How do electrons behave in resistive circuits and semiconductors?

[dhan_louie]

For a simple network of resistive circuit, we can compute the values of current and voltages right? However, I'm more curious about how each individual component behave. Is it possible to somehow isolate each resistor and compute their values individually (e.g. not having to compute the entire network first but through step-by-step, one component at a time, being able to compute the desired quantity, the bottom-up approach.) If so, how can this be done. Will the continuity equation in a closed system possibly give a solution? More exactly, how does electrons behave during their propagation through a material (in this case, a resistor, for simplicity).

 

[SpectraCat]

For a simple network of resistive circuit, we can compute the values of current and voltages right? However, I'm more curious about how each individual component behave. Is it possible to somehow isolate each resistor and compute their values individually (e.g. not having to compute the entire network first but through step-by-step, one component at a time, being able to compute the desired quantity, the bottom-up approach.) If so, how can this be done. Will the continuity equation in a closed system possibly give a solution? More exactly, how does electrons behave during their propagation through a material (in this case, a resistor, for simplicity).

I really don't understand what you are asking, or what it has to do with quantum mechanics (which isn't even mentioned in your post). What values do you want to compute for each individual component? Are the components connected in an electrical circuit? Is current flowing?

Anyway, if you are asking about whether or not the quantum behavior of electrons flowing through bulk conductors can be accounted for, then answer is yes. There are many ways of doing this, starting from the Drude model, where the metal is treated as a lattice of positively charged ions and the detached electrons in the conductor are modeled as an "electron gas". There are many subsequent refinements of this general idea, but it is a good place to start.

 

[dhan_louie]

Thanks for the reply. Regarding the values I'm interested to get, it's the current and the voltage for each individual component, and if possible the heat emission. Current is assumed to be flowing. Regarding the "electron gas" model, does this mean that if I will treat electrons as gas particles then I can relate values like voltage to pressure and current to rate of flow? How do I model this?

 

[ZapperZ]

You may not have realized that there's a branch of physics known as solid state physics/condensed matter physics that deals with the behavior of materials.
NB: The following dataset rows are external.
This is an optimization exercise on Yosys and OpenROAD, whose aim is small area and a short achievable clock period, not a production implementation.
RTL that was checked went through simulation tests only; none was proved equivalent to the original.

// mul_pipe
module mul_pipe(clk, reset, X1, X2, X3, X4, Y1, Y2, Y3, Y4, ans);
	input clk, reset;
	input [31:0] X1, Y1, X2, Y2, X3, Y3, X4, Y4;
	output [31:0] ans;
	wire f32 = |X1[31:16];
	wire        s0_1, s0_2, s0_3, s0_4;
	wire [7:0]  e0_1, e0_2, e0_3, e0_4;
	wire [23:0] a0_1, a0_2, a0_3, a0_4, b0_1, b0_2, b0_3, b0_4;
	unpack u1(f32, X1, Y1, s0_1, e0_1, a0_1, b0_1);
	unpack u2(f32, X2, Y2, s0_2, e0_2, a0_2, b0_2);
	unpack u3(f32, X3, Y3, s0_3, e0_3, a0_3, b0_3);
	unpack u4(f32, X4, Y4, s0_4, e0_4, a0_4, b0_4);
	wire [32:0] l0_1;
	mul_lo ml1(a0_1, b0_1[8:0], l0_1);
	wire [32:0] l0_2;
	mul_lo ml2(a0_2, b0_2[8:0], l0_2);
	wire [32:0] l0_3;
	mul_lo ml3(a0_3, b0_3[8:0], l0_3);
	wire [32:0] l0_4;
	mul_lo ml4(a0_4, b0_4[8:0], l0_4);
	reg        s1_1, s1_2, s1_3, s1_4;
	reg [7:0]  e1_1, e1_2, e1_3, e1_4;
	reg [23:0] a1_1, a1_2, a1_3, a1_4;
	reg [14:0] b1_1, b1_2, b1_3, b1_4;
	reg [32:0] l1_1, l1_2, l1_3, l1_4;
	always @(posedge clk) begin
		s1_1 <= s0_1; s1_2 <= s0_2; s1_3 <= s0_3; s1_4 <= s0_4;
		e1_1 <= e0_1; e1_2 <= e0_2; e1_3 <= e0_3; e1_4 <= e0_4;
		a1_1 <= a0_1; a1_2 <= a0_2; a1_3 <= a0_3; a1_4 <= a0_4;
		b1_1 <= b0_1[23:9]; b1_2 <= b0_2[23:9]; b1_3 <= b0_3[23:9]; b1_4 <= b0_4[23:9];
		l1_1 <= l0_1; l1_2 <= l0_2; l1_3 <= l0_3; l1_4 <= l0_4;
	end
	wire [47:0] p1;
	mul_hi mh1(a1_1, b1_1, l1_1, p1);
	wire [47:0] p2;
	mul_hi mh2(a1_2, b1_2, l1_2, p2);
	wire [47:0] p3;
	mul_hi mh3(a1_3, b1_3, l1_3, p3);
	wire [47:0] p4;
	mul_hi mh4(a1_4, b1_4, l1_4, p4);
	wire       gt12, gt34, gtp;
  ...
Size in the first run: about 12000 cells after synthesis, ~110000 µm² of cells after synthesis.
clock: 11.0 ns
lec_check: 0
cap_margin: 20
core_margin: 2
core_utilization: 55
cts_cluster_diameter: 120
cts_cluster_size: 32
place_density: 0.7
setup_slack_margin: 3.8
slew_margin: 20
tns_end_percent: 10
standard.sh (not shown) runs the stock make flow with config.mk's settings and CLKGATE_MAP_FILE= SYNTH_SCRIPT=/design/flow/synth_recipe.tcl, a recipe that flattens the netlist after the stock synthesis.
==> flow/flow/run.sh <==
#!/bin/bash
# Standard ORFS layout with two changes:
# - flow/polopt.py runs between synthesis and floorplan. It removes the
#   inverters that Yosys' full-adder extraction leaves between adder cells
#   (full adders are self-dual), without changing the logic function or any
#   register.
# - every input and output port is still buffered, but with buf_2 instead of
#   the delay cell (clkdlybuf4s50_1) that buffer_ports picks by default; the
#   resizer cannot swap a delay cell for a faster buffer later.
# Everything else is the standard flow.
set -euo pipefail
R=orfs/results/${FLOW_PLATFORM}/mul_pipe/base
export BUFFER_PORTS_ARGS="-buffer_cell sky130_fd_sc_hd__buf_2"
bash standard.sh synth > synth.log 2>&1
cp $R/1_2_yosys.v yosys_netlist.v
python3 flow/polopt.py yosys_netlist.v polopt_netlist.v > polopt.log 2>&1
cp polopt_netlist.v $R/1_2_yosys.v
touch $R/1_2_yosys.v
rm -f $R/1_synth.odb
bash standard.sh > layout.log 2>&1
Other scripts of this flow, unchanged in this note and not shown: flow/flow/polopt.py
The baseline finished clean.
If you want resources on how physics/quantum mechanics treat charge transport in metals, then an intro text in solid state physics (such as Kittel's) might be useful. Also, a search on the Drude model (which is semi-classical at best) might give you some insight into how quantity such as resistivity is derived.

Zz.

 

[dhan_louie]

Thank you for replying, it is true that I have not realized the branch of physics: solid state physics during my course (thanks to my very industrious professor ), that's why I'm left researching other stuffs myself. Can you recommend a good book about the subject. Also, which topic should I study under this branch?

Thanks again

 

[granpa]

http://docs.google.com/viewer?a=v&q...7CpFqi&sig=AHIEtbR_6uTnOCqRm8ZcEum-Qgsy7TB38w

 

[dhan_louie]

To everyone, thank you for your reply. This will help me a lot!

 

[Naty1]

Although I don't know the details, I would think the ease with with a material conducts electricity is closely related to the binding energy of the outer orbital electrons...the conducting electrons. So you can think conceptually of current flowing easily in a material where outer electrons are loosley tied to each atom (typically they would be called conducting electrons) and resistors have electrons which are tightly bound...meaning it takes a lot of applied potential to overcome the electrons attraction to it's local nucleus.

In semiconductors, the theory of holes (positive carriers) also plays a big role. The theory of current and voltage in semicinductors is well established...I can still remember the agony of plowing through semiconductor current equations in graduate school...bottom up estimates, for example, where amplification in a transistor would be approximately linear...

and that was a long time ago...besides the suggestions above, consider looking in a text of transistor or semiconductor theory...for an electrical engineering curriculum.